然而紀明月的能力和脾氣擺在那里,饒是作為老板的她,平時對她也多是客客氣氣的。
有一說一,紀明月辦事效率高得可怕。
沈染星原以為至少要兩三個月才能初步理順一切,招募到合適的妖,并完成初步馴化,結下契約。
沒想到紀明月雷厲風行,手段果決,憑借其過往經驗和不容置疑的強勢,硬生生將進度壓縮到了一個月。
管理起妖來,更是得心應手,雷厲風行,有時甚至行為過激,還得她在其中圓場。
如今苑內已有二三十只功能各異的妖,契約穩固,甚至已經可以小規模對外租賃了。
就是這事件太短,磨合事件不過,常常出現各種各樣的幺蛾子。
這院子里,有時混亂到她拿不出手……
再加上外界的各種奚落聲,看衰聲不斷,她時常冒出這事業難成的自我懷疑。
這不,她正盤算著怎么找客源,喬阿盈便急匆匆跑來。
“不好了不好了!”
沈染星放下賬單:“這一次又又又又怎么了?”
“那只牛和那只鳥打起來了,牛還咬住了鳥……”
喬阿盈欲言又止。
沈染星急道:“然后呢?”
喬阿盈:“然后甩起來了!”
沈染星猛地站起來:“快快,帶我過去。

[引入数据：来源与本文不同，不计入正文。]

===== config.mk =====
export PLATFORM = sky130hd
export DESIGN_NAME = imem_loader_flat
export DESIGN_NICKNAME = d
export VERILOG_FILES = /design/src/rtl/imem_loader_pkg.sv /design/src/rtl/imem_loader_if.sv /design/src/rtl/imem_byte_packer.sv /design/src/rtl/imem_loader.sv /design/src/flat_wrapper.sv
export SDC_FILE = /design/constraint.sdc
export NUM_CORES = 1
export LEC_CHECK = 0
export ABC_AREA = 1
export CAP_MARGIN = 20
export CORE_ASPECT_RATIO = 1.1
export CORE_MARGIN = 2
export CORE_UTILIZATION = 49
export CTS_CLUSTER_DIAMETER = 200
export DETAILED_ROUTE_END_ITERATION = 10
export PLACE_DENSITY = 0.87
export SETUP_SLACK_MARGIN = 0.5
export SYNTH_ARGS = -nofsm -noshare
export SYNTH_HDL_FRONTEND = slang
export SYNTH_HIERARCHICAL = 1
export SYNTH_SLANG_ARGS = --single-unit

===== constraint.sdc =====
create_clock -name clk_i -period 1.8 [get_ports clk_i]
set_input_delay 0.36 -clock clk_i [delete_from_list [all_inputs] [get_ports clk_i]]
set_output_delay 0.36 -clock clk_i [all_outputs]
set_load 0.005 [all_outputs]

===== src/rtl/imem_loader_pkg.sv =====
// Shared types and constants for the boot-time instruction-memory loader.
package imem_loader_pkg;

  typedef enum logic [2:0] {
    ST_IDLE,
    ST_LOAD,
    ST_FLUSH,
    ST_DONE,
    ST_ERR
  } state_e;

  localparam int BYTES_PER_WORD = 4;
  localparam int LANE_W         = $clog2(BYTES_PER_WORD);

  // Little-endian lane merge: byte for lane k lands in bits [8k+7:8k].
  function automatic logic [31:0] lane_merge(input logic [31:0]       acc,
                                             input logic [7:0]        data,
                                             input logic [LANE_W-1:0] lane);
    return acc | ({24'd0, data} << {lane, 3'b000});
  endfunction

endpackage


===== src/rtl/imem_loader_if.sv =====
// Byte-stream input and instruction-memory write bus of the loader.
interface imem_loader_if #(
  parameter int ADDR_W = 8,
  parameter int DATA_W = 32
);
  logic              in_valid;
  logic [7:0]        in_data;
  logic              in_last;
  logic              in_ready;
  logic              im_we;
  logic [ADDR_W-1:0] im_addr;
  logic [DATA_W-1:0] im_wdata;

  modport master (
    output in_valid, in_data, in_last,
    input  in_ready, im_we, im_addr, im_wdata
  );

  modport slave (
    input  in_valid, in_data, in_last,
    output in_ready, im_we, im_addr, im_wdata
  );
endinterface


===== src/rtl/imem_byte_packer.sv =====
// Packs accepted bytes little-endian into 32-bit words; emits a one-cycle word strobe.
module imem_byte_packer
  import imem_loader_pkg::*;
(
  input  logic        clk_i,
  input  logic        rstn_i,
  input  logic        clear_i,
  input  logic        accept_i,
  input  logic [7:0]  data_i,
  input  logic        last_i,
  output logic        word_take_o,
  output logic        word_valid_o,
  output logic [31:0] word_o
);

  logic [LANE_W-1:0] lane_q;
  logic [31:0]       acc_q;
  logic [31:0]       word_q;
  logic              word_valid_q;
  logic [31:0]       merged_d;

  // Lanes above the current one are always zero in acc_q, so a short last word is zero-padded.
  assign merged_d     = lane_merge(acc_q, data_i, lane_q);
  assign word_take_o  = accept_i & ((lane_q == LANE_W'(BYTES_PER_WORD - 1)) | last_i);
  assign word_valid_o = word_valid_q;
  assign word_o       = word_q;

  always_ff @(posedge clk_i) begin
    if (!rstn_i) begin
      lane_q       <= '0;
      acc_q        <= '0;
      word_q       <= '0;
      word_valid_q <= 1'b0;
    end else begin
      word_valid_q <= 1'b0;
      if (clear_i) begin
        lane_q <= '0;
        acc_q  <= '0;
      end else if (word_take_o) begin
        word_q       <= merged_d;
        word_valid_q <= 1'b1;
        lane_q       <= '0;
        acc_q        <= '0;
      end else if (accept_i) begin
        acc_q  <= merged_d;
        lane_q <= lane_q + LANE_W'(1);
      end
    end
  end

endmodule


===== src/rtl/imem_loader.sv =====
// Boot loader: streams an image into instruction memory and holds the CPU in reset until done.
module imem_loader
  import imem_loader_pkg::*;
#(
  parameter int ADDR_W = 8,
  parameter int DATA_W = 32
) (
  input  logic              clk_i,
  input  logic              rstn_i,
  input  logic              start_i,
  imem_loader_if.slave      bus_if,
  output logic              cpu_rstn_o,
  output logic              busy_o,
  output logic              done_o,
  output logic              err_o,
  output logic [ADDR_W:0]   word_count_o
);

  state_e            state_q;
  logic              in_ready_q;
  logic [ADDR_W-1:0] im_addr_q;
  logic              cpu_rstn_q;
  logic              busy_q;
  logic              done_q;
  logic              err_q;
  logic [ADDR_W:0]   word_count_q;

  logic              accept;
  logic              full;
  logic              start_ok;
  logic              word_take;
  logic              word_valid;
  logic [DATA_W-1:0] word_w;

  assign accept   = in_ready_q & bus_if.in_valid;
  assign full     = (word_count_q == {1'b1, {ADDR_W{1'b0}}});
  assign start_ok = start_i & ((state_q == ST_IDLE) | (state_q == ST_DONE) | (state_q == ST_ERR));

  // A byte arriving when memory is already full is dropped, so it never reaches the packer.
  imem_byte_packer u_packer (
    .clk_i        (clk_i),
    .rstn_i       (rstn_i),
    .clear_i      (start_ok),
    .accept_i     (accept & ~full),
    .data_i       (bus_if.in_data),
    .last_i       (bus_if.in_last),
    .word_take_o  (word_take),
    .word_valid_o (word_valid),
    .word_o       (word_w)
  );

  assign bus_if.in_ready = in_ready_q;
  assign bus_if.im_we    = word_valid;
  assign bus_if.im_addr  = im_addr_q;
  assign bus_if.im_wdata = word_w;
  assign cpu_rstn_o      = cpu_rstn_q;
  assign busy_o          = busy_q;
  assign done_o          = done_q;
  assign err_o           = err_q;
  assign word_count_o    = word_count_q;

  always_ff @(posedge clk_i) begin
    if (!rstn_i) begin
      state_q      <= ST_IDLE;
      in_ready_q   <= 1'b0;
      im_addr_q    <= '0;
      cpu_rstn_q   <= 1'b0;
      busy_q       <= 1'b0;
      done_q       <= 1'b0;
      err_q        <= 1'b0;
      word_count_q <= '0;
    end else begin
      case (state_q)
        ST_IDLE, ST_DONE, ST_ERR: begin
          if (start_i) begin
            state_q      <= ST_LOAD;
            in_ready_q   <= 1'b1;
            busy_q       <= 1'b1;
            cpu_rstn_q   <= 1'b0;
            done_q       <= 1'b0;
            err_q        <= 1'b0;
            word_count_q <= '0;
            im_addr_q    <= '0;
          end
        end
        ST_LOAD: begin
          if (accept) begin
            if (full) begin
              state_q    <= ST_ERR;
              in_ready_q <= 1'b0;
              busy_q     <= 1'b0;
              err_q      <= 1'b1;
            end else begin
              // Address and count move with the handshake so they line up with the write pulse.
              if (word_take) begin
                im_addr_q    <= word_count_q[ADDR_W-1:0];
                word_count_q <= word_count_q + (ADDR_W+1)'(1);
              end
              if (bus_if.in_last) begin
                state_q    <= ST_FLUSH;
                in_ready_q <= 1'b0;
              end
            end
          end
        end
        ST_FLUSH: begin
          state_q    <= ST_DONE;
          busy_q     <= 1'b0;
          cpu_rstn_q <= 1'b1;
          done_q     <= 1'b1;
        end
        default: state_q <= ST_IDLE;
      endcase
    end
  end

endmodule


===== src/flat_wrapper.sv =====
// flat-port wrapper written by rule: the top's interface ports become plain ports
module imem_loader_flat import imem_loader_pkg::*;
#(
  parameter int ADDR_W = 8,
  parameter int DATA_W = 32
)
  (clk_i, rstn_i, start_i, cpu_rstn_o, busy_o, done_o, err_o, word_count_o, bus_if_in_valid, bus_if_in_data, bus_if_in_last, bus_if_in_ready, bus_if_im_we, bus_if_im_addr, bus_if_im_wdata);
  imem_loader_if #(.ADDR_W(ADDR_W), .DATA_W(DATA_W)) bus_if_i ();
  input  logic clk_i;
  input  logic rstn_i;
  input  logic start_i;
  output logic cpu_rstn_o;
  output logic busy_o;
  output logic done_o;
  output logic err_o;
  output logic [ADDR_W:0] word_count_o;
  input wire logic [$bits(bus_if_i.in_valid)-1:0] bus_if_in_valid;
  input wire logic [$bits(bus_if_i.in_data)-1:0] bus_if_in_data;
  input wire logic [$bits(bus_if_i.in_last)-1:0] bus_if_in_last;
  output wire logic [$bits(bus_if_i.in_ready)-1:0] bus_if_in_ready;
  output wire logic [$bits(bus_if_i.im_we)-1:0] bus_if_im_we;
  output wire logic [$bits(bus_if_i.im_addr)-1:0] bus_if_im_addr;
  output wire logic [$bits(bus_if_i.im_wdata)-1:0] bus_if_im_wdata;
  assign bus_if_i.in_valid = bus_if_in_valid;
  assign bus_if_i.in_data = bus_if_in_data;
  assign bus_if_i.in_last = bus_if_in_last;
  assign bus_if_in_ready = bus_if_i.in_ready;
  assign bus_if_im_we = bus_if_i.im_we;
  assign bus_if_im_addr = bus_if_i.im_addr;
  assign bus_if_im_wdata = bus_if_i.im_wdata;
  imem_loader #(.ADDR_W(ADDR_W), .DATA_W(DATA_W)) u_core (.clk_i(clk_i), .rstn_i(rstn_i), .start_i(start_i), .bus_if(bus_if_i), .cpu_rstn_o(cpu_rstn_o), .busy_o(busy_o), .done_o(done_o), .err_o(err_o), .word_count_o(word_count_o));
endmodule

==> reports/qor.yml, run 1 <==
logic_synthesis:
  ys_warn_count: 6
  synth_cell_types: 30
  synth_area_per_cell_um2: 6.77
  ys_ff_latch: 91
  seq_area_frac_synth_pct: 41.6
  synth_nets: 663
  yosys.area.top_type: "dfxtp_1"
  synth_top_area_share_pct: 41.6
  synth_area_leaders: "dfxtp_1, nand2_1, nor2_1"
  syn_area_um2: 4380
  synthCells: 647
die:
  coreArea_um2: 8780
  floorplan.initialDensity_pct: 49.9
  fp.dieH_um: 103
  io_pins: 68
  num_rows: 36
  fp.dieW_um: 94.2
  die_area_um2: 9710
timing:
  setup_tns_ns: -1.89
  fmaxAchievable_mhz: 519
  tightestPinTransition_ns: 0.489
  fin_crit_sh_pct: 107
  finalSetupViolations: 51
  slew_headroom_pct: 67.4
  post-route-min-period_ns: 1.93
  finClkSkew_ns: 0.0149
  layout_setup_ws_ns: -0.126
  rsz0062_at_grt: "true"
  finalHoldViolations: 0
  slew_violations: 0
drt:
  drt_wl_total_um: 19100
  num_vias: 5443
  ant_nets: 0
  drt_iter0_markers: 599
  vias_per_cell: 6.00
  first_pass_iters: 9
  wire_per_inst_um: 21.1
  post-route-drc-count: 0
global_routing:
  grt_max_degree: 37
  grt_pass1_vias: 4635
  grt_usage_pct: 27.1
  grt_overflow: 0
  antenna_found_initial: 0
  grt_pass1_wl_um: 20900
cells_and_area:
  antenna_cells: 0
  nets: 804
  fin_cells: 907
  final_area_um2: 7140
  area_growth_pct: 63.0
  drive_gt1_share_pct: 45.9
flow_run:
  cap_violations: 0
clock_tree:
  clk_pin_slew_ns: 0.10
  clk_latency_ns: 0.37
  numCtsBuffers: 9
  clock-sinks: 91
  cts_tree: "built"
  clockBufferDepth: 2
  root_buffer: "clkbuf_8"
  cts-htree-levels: 3
power:
  ir_drop_v: 0.000748
  power_density_nw_per_um2: 1240
  finalPower_mw: 8.88
  p_leak_nw: 3.38
critical_path:
  critical_path_peak_fanout: 3
  cp_slowest_cell: "dfxtp_2"
  crit_type: "reg2reg"
  critical_path_buf_inv_count: 6
  slowest_delay_ns: 0.35
  cp-start-kind: "register"
  path_delay_family: "simple AND/OR/NAND/NOR gates"
  worstPathRequired_ns: 2.08
  critPathCaptureType: "register"
  r2r_setup_slack_ns: -0.13
  worstPathArrival_ns: 2.21
  crit_chain: "inv_2, ha_4, nand2_4, inv_4, nand2_4, nor2_4, nor2_4, nand2_2, inv_2, inv_2, nand2_2, nand2_4, inv_4, nand3_1, nand2_1, inv_1, nor2_1"
outcome:
  status: "finished with violations"
  violations: "negative setup slack"
placed_design:
  dpl.hpwl_um: 7200
  placed_cells: 830
  routabilityCongestion: 0.900
  portBuffers: 67
  placed_cell_area_um2: 5300
worst_hold_path:
  worstHoldPathType: "reg2reg"
logic make-up (layout without fill, tap and decap cells):
group / after synthesis / in the layout / share of synthesized area, %
xor gates and xnor gates: 1 / 1 / 0.200
DFF: 91 / 91 / 41.6
and+or+nand+nor: 365 / 368 / 34.5
AOI/OAI and AO/OA: 72 / 72 / 10.7
adders and majority gates: 3 / 3 / 0.857
buffers and inverters: 115 / 258 / 12.1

”
兩人快步朝后院走去。
如今的后院早已不是當初荒廢的模樣,精心規劃成不同的區域,有供禽類妖物棲息的棚架,有給走獸類妖物準備的窩棚,還有一小片引了活水的池塘,給兩棲類妖物安身。
一路走過,契約妖們各司其職。
穿山甲妖正勤快地疏松著藥圃的土壤,幾只伶俐的猴妖在樹杈間穿梭,幫忙晾曬草藥,屋檐下,一只蜘蛛妖安靜地織著網,網上泛著淡淡的瑩光,有安神驅蚊之效。
快到事發地時,沈染星瞥見另一條小徑上,紀明月也正快步走來,冷著臉,也是被動靜吸引來的。
雪拂搖著一把折扇,笑吟吟地出現在了紀明月身側。
而幾乎是同時,沈染星感覺到身側空氣微涼,白塵燼無聲無息地跟了上來,仿佛他一直就在那里。
白塵燼的目光與雪拂的視線在空中一碰。
一個陰冷沉寂,一個媚眼如絲,兩人都沒說話,但周圍的空氣仿佛瞬間凝滯了幾分,連后院中心的吵鬧聲都似乎被壓下去了一瞬。
二人各自跟在要跟隨的人身后,保持著幾步的距離,涇渭分明。